Friday, August 24, 2012

Why It Is Going to Be Much More Difficult to See a Doctor Beginning in 2014

John Goodman, president of the National Center for Policy Analysis, recently wrote in WSJ:
Are you having trouble finding a doctor who will see you? If not, give it another year and a half. A doctor shortage is on its way.

Most provisions of the Obama health law kick in on Jan. 1, 2014. Within the decade after that, an additional 30 million people are expected to acquire health plans—and if the economic studies are correct, they will try to double their use of the health-care system.

Meanwhile, the administration never seems to tire of reminding seniors that they are entitled to a free annual checkup. Its new campaign is focused on women. Thanks to health reform, they are being told, they will have access to free breast and pelvic exams and even free contraceptives. Once ObamaCare fully takes effect, all of us will be entitled to a long list of preventive services—with no deductible or copayment.

Here is the problem: The health-care system can't possibly deliver on the huge increase in demand for primary-care services. The original ObamaCare bill actually had a line item for increased doctor training. But this provision was zeroed out before passage, probably to keep down the cost of health reform. The result will be gridlock.

Take preventive care. ObamaCare says that health insurance must cover the tests and procedures recommended by the U.S. Preventive Services Task Force. What would that involve? In the American Journal of Public Health (2003), scholars at Duke University calculated that arranging for and counseling patients about all those screenings would require 1,773 hours of the average primary-care physician's time each year, or 7.4 hours per working day.
Got that 30 million people will receive expanded care, including "preventive" care?

At the same time, many doctors plan to retire early rather than deal with medical restrictions and bureaucratic paper work that they would have to deal with. Further, the powerful American Medical Association will see to it that no new medical schools will open in the country. It is a prescription for disaster.
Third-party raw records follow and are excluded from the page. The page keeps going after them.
File: src/verilog/vec_config.svh
// Vector accelerator configuration
// Lane count, element width, register count and vector length limits

`ifndef VEC_CONFIG_SVH
`define VEC_CONFIG_SVH

////////////////////////////////////////////////////////////////////////////
// Lane geometry
////////////////////////////////////////////////////////////////////////////

// Number of parallel lanes
// At least one lane, a power of two, and no larger than VEC_VLMAX
`define VEC_NR_LANES 4

// Element width in bits
`define VEC_ELEN 32

////////////////////////////////////////////////////////////////////////////
// Register file
////////////////////////////////////////////////////////////////////////////

// Architectural vector registers
`define VEC_NR_VREGS 8

// Maximum vector length in elements
// Must be a multiple of VEC_NR_LANES
`define VEC_VLMAX 16

// Rows held by each lane
// Element i sits at row i / VEC_NR_LANES
`define VEC_ROWS (`VEC_VLMAX / `VEC_NR_LANES)

`endif
File: src/verilog/vec_isa_pkg.sv
// Vector accelerator instruction-level types
// Shared by the host port, the dispatcher and the sequencer

`include "vec_config.svh"

package vec_isa_pkg;

  // Supported instructions
  typedef enum logic [2:0] {
    VSETVL   = 3'd0,
    VMV_V_X  = 3'd1,
    VADD_VV  = 3'd2,
    VADD_VX  = 3'd3,
    VAND_VV  = 3'd4,
    VCPOP    = 3'd5,
    VEXT_X_V = 3'd6
  } vec_op_e;

  typedef logic [`VEC_ELEN-1:0]               elem_t;
  typedef logic [$clog2(`VEC_NR_VREGS)-1:0]   vreg_t;
  // Holds 0 up to and including VLMAX
  typedef logic [$clog2(`VEC_VLMAX + 1)-1:0]  vlen_t;

  // Request from the host
  typedef struct packed {
    vec_op_e op;
    vreg_t   vd;
    vreg_t   vs1;
    vreg_t   vs2;
    elem_t   scalar;
  } acc_req_t;

  typedef struct packed {
    elem_t result;
  } acc_resp_t;

  // Host request with the current vector length attached
  typedef struct packed {
    vec_op_e op;
    vreg_t   vd;
    vreg_t   vs1;
    vreg_t   vs2;
    elem_t   scalar;
    vlen_t   vl;
  } ara_req_t;

endpackage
More significant, I fully expect that some time down the road, especially if there is a second Obama Administration, the government caused doctor crisis will result in A:LL doctors being forced to take as patients those that use government insurance. This, of course, will result in these doctors being forced to charge only what the government will allow. The result: Even more doctors leaving the field.

The wait to see a doctor will climb with every doctor that leaves the industry. Goodman explains:
Bottom line: To meet the promise of free preventive care nationwide, every family doctor in America would have to work full-time delivering it, leaving no time for all the other things they need to do.
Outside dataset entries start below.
## src/verilog/vec_config.svh

```systemverilog
// Vector accelerator configuration
// Lane count, element width, register count and vector length limits

`ifndef VEC_CONFIG_SVH
`define VEC_CONFIG_SVH

////////////////////////////////////////////////////////////////////////////
// Lane geometry
////////////////////////////////////////////////////////////////////////////

// Number of parallel lanes
// At least one lane, a power of two, and no larger than VEC_VLMAX
`define VEC_NR_LANES 4

// Element width in bits
`define VEC_ELEN 32

////////////////////////////////////////////////////////////////////////////
// Register file
////////////////////////////////////////////////////////////////////////////

// Architectural vector registers
`define VEC_NR_VREGS 8

// Maximum vector length in elements
// Must be a multiple of VEC_NR_LANES
`define VEC_VLMAX 16

// Rows held by each lane
// Element i sits at row i / VEC_NR_LANES
`define VEC_ROWS (`VEC_VLMAX / `VEC_NR_LANES)

`endif
```

## src/verilog/vec_isa_pkg.sv

```systemverilog
// Vector accelerator instruction-level types
// Shared by the host port, the dispatcher and the sequencer

`include "vec_config.svh"

package vec_isa_pkg;

  // Supported instructions
  typedef enum logic [2:0] {
    VSETVL   = 3'd0,
    VMV_V_X  = 3'd1,
    VADD_VV  = 3'd2,
    VADD_VX  = 3'd3,
    VAND_VV  = 3'd4,
    VCPOP    = 3'd5,
    VEXT_X_V = 3'd6
  } vec_op_e;

  typedef logic [`VEC_ELEN-1:0]               elem_t;
  typedef logic [$clog2(`VEC_NR_VREGS)-1:0]   vreg_t;
  // Holds 0 up to and including VLMAX
  typedef logic [$clog2(`VEC_VLMAX + 1)-1:0]  vlen_t;

  // Request from the host
  typedef struct packed {
    vec_op_e op;
    vreg_t   vd;
    vreg_t   vs1;
    vreg_t   vs2;
    elem_t   scalar;
  } acc_req_t;

  typedef struct packed {
    elem_t result;
  } acc_resp_t;

  // Host request with the current vector length attached
  typedef struct packed {
    vec_op_e op;
    vreg_t   vd;
    vreg_t   vs1;
    vreg_t   vs2;
    elem_t   scalar;
    vlen_t   vl;
  } ara_req_t;

endpackage

```

## src/verilog/vec_lane_pkg.sv

```systemverilog
// Vector accelerator lane-side types
// Traffic between the sequencer, the lanes and the mask unit

`include "vec_config.svh"

package vec_lane_pkg;

  import vec_isa_pkg::*;

  // Row index inside one lane
  typedef logic [$clog2(`VEC_ROWS)-1:0] row_t;

  // Broadcast request from the sequencer
  typedef struct packed {
    vec_op_e op;
    vreg_t   vd;
    vreg_t   vs1;
    vreg_t   vs2;
    elem_t   scalar;
    vlen_t   vl;
  } pe_req_t;

  // One element sent from a lane to the mask unit
  // The lane index is implied by the port it arrives on
  typedef struct packed {
    elem_t elem;
    row_t  row;
  } mask_opnd_t;

endpackage

```

## src/verilog/vec_masku.sv

```systemverilog
// Vector mask unit
// Reduces lane operands into the scalar result of VCPOP or VEXT_X_V

`timescale 1ns/1ps
`include "vec_config.svh"

module vec_masku import vec_isa_pkg::*, vec_lane_pkg::*; (
  input  logic                           clk_i,
  input  logic                           rst_i,
  // Sequencer
  input  pe_req_t                        pe_req_i,
  input  logic                           pe_req_valid_i,
  // Lanes
  input  mask_opnd_t [`VEC_NR_LANES-1:0] mask_opnd_i,
  input  logic       [`VEC_NR_LANES-1:0] mask_opnd_valid_i,
  // Result
  output logic                           masku_done_o,
  output elem_t                          result_scalar_o
);

  logic    active_q;
  logic    done_q;
  vec_op_e op_q;
  vlen_t   vl_q;
  elem_t   idx_q;
  vlen_t   cnt_q;
  vlen_t   ones_q;
  elem_t   ext_q;
  elem_t   result_q;
  vlen_t   beat_cnt;
  vlen_t   beat_ones;
  logic    ext_hit;
  elem_t   ext_val;
  vlen_t   cnt_d;
  vlen_t   ones_d;
  elem_t   ext_d;
  logic    start;
  logic    last_beat;

  assign start = pe_req_valid_i & (pe_req_i.op inside {VCPOP, VEXT_X_V});

  // Count this cycle's operands and look for the requested element
  always_comb begin
    beat_cnt  = '0;
    beat_ones = '0;
    ext_hit   = 1'b0;
    ext_val   = '0;
    for (int l = 0; l < `VEC_NR_LANES; l++) begin
      if (mask_opnd_valid_i[l]) begin
        beat_cnt  = beat_cnt + vlen_t'(1);
        beat_ones = beat_ones + vlen_t'(mask_opnd_i[l].elem[0]);
        // Element index is row * lanes + lane
        if (elem_t'(int'(mask_opnd_i[l].row) * `VEC_NR_LANES + l) == idx_q) begin
          ext_hit = 1'b1;
          ext_val = mask_opnd_i[l].elem;
        end
      end
    end
  end

  assign cnt_d     = cnt_q + beat_cnt;
  assign ones_d    = ones_q + beat_ones;
  // An index at or beyond vl never matches and leaves zero
  assign ext_d     = ext_hit ? ext_val : ext_q;
  assign last_beat = active_q && (cnt_d == vl_q);

  always_ff @(posedge clk_i) begin
    if (rst_i) begin
      active_q <= 1'b0;
      done_q   <= 1'b0;
    end else begin
      done_q <= 1'b0;
      if (start) begin
        active_q <= (pe_req_i.vl != '0);
        done_q   <= (pe_req_i.vl == '0);
      end else if (last_beat) begin
        active_q <= 1'b0;
        done_q   <= 1'b1;
      end
    end
  end

  always_ff @(posedge clk_i) begin
    if (start) begin
      op_q     <= pe_req_i.op;
      vl_q     <= pe_req_i.vl;
      idx_q    <= pe_req_i.scalar;
      cnt_q    <= '0;
      ones_q   <= '0;
      ext_q    <= '0;
      result_q <= '0;
    end else if (active_q) begin
      cnt_q  <= cnt_d;
      ones_q <= ones_d;
      ext_q  <= ext_d;
      if (last_beat) begin
        result_q <= (op_q == VCPOP) ? elem_t'(ones_d) : ext_d;
      end
    end
  end

  assign masku_done_o    = done_q;
  assign result_scalar_o = result_q;

endmodule

```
When demand exceeds supply in a normal market, the price rises until it reaches a market-clearing level. But in this country, as in other developed nations, Americans do not primarily pay for care with their own money. They pay with time.

How long does it take you on the phone to make an appointment to see a doctor? How many days do you have to wait before she can see you? How long does it take to get to the doctor's office? Once there, how long do you have to wait before being seen? These are all non-price barriers to care, and there is substantial evidence that they are more important in deterring care than the fee the doctor charges, even for low-income patients.

For example, the average wait to see a new family doctor in this country is just under three weeks, according to a 2009 survey by medical consultancy Merritt Hawkins. But in Boston, Mass.—which enacted a law under Gov. Mitt Romney that established near-universal coverage—the wait is about two months.

3 comments:

  1. Assuming this is all correct, it is fine with me. I welcome reform. I waited two months to see a doctor at a county-run clinic, because other doctors do not take uninsured patients. I paid for the visit, and not at a low rate since I did not go there based on income. Yes, I and my money were refused at my doctor of choice, due to lack of insurance. It's been a hard road to change my way of thinking, but the bottom line is this - if Americans want medical care that is not corrupted by the system, they must move to another country. The alternative is what I chose, and that is to not use America's medical care at all. Twelve years ago when my insurance premium nearly quadrupled due to my need and use of care, I went to a lawyer who told me I'd better keep the insurance due to my conditions. I did not. And I am still here. In America, medical care is treated by the system as a discretionary luxury, priced many times above its value. If we treated it the same as the idea of hiring maids, butlers, drivers, etc., we would see real reform. Few people can afford those servants; why should they purchase into a corrupt system that provides far less than those at many times the price?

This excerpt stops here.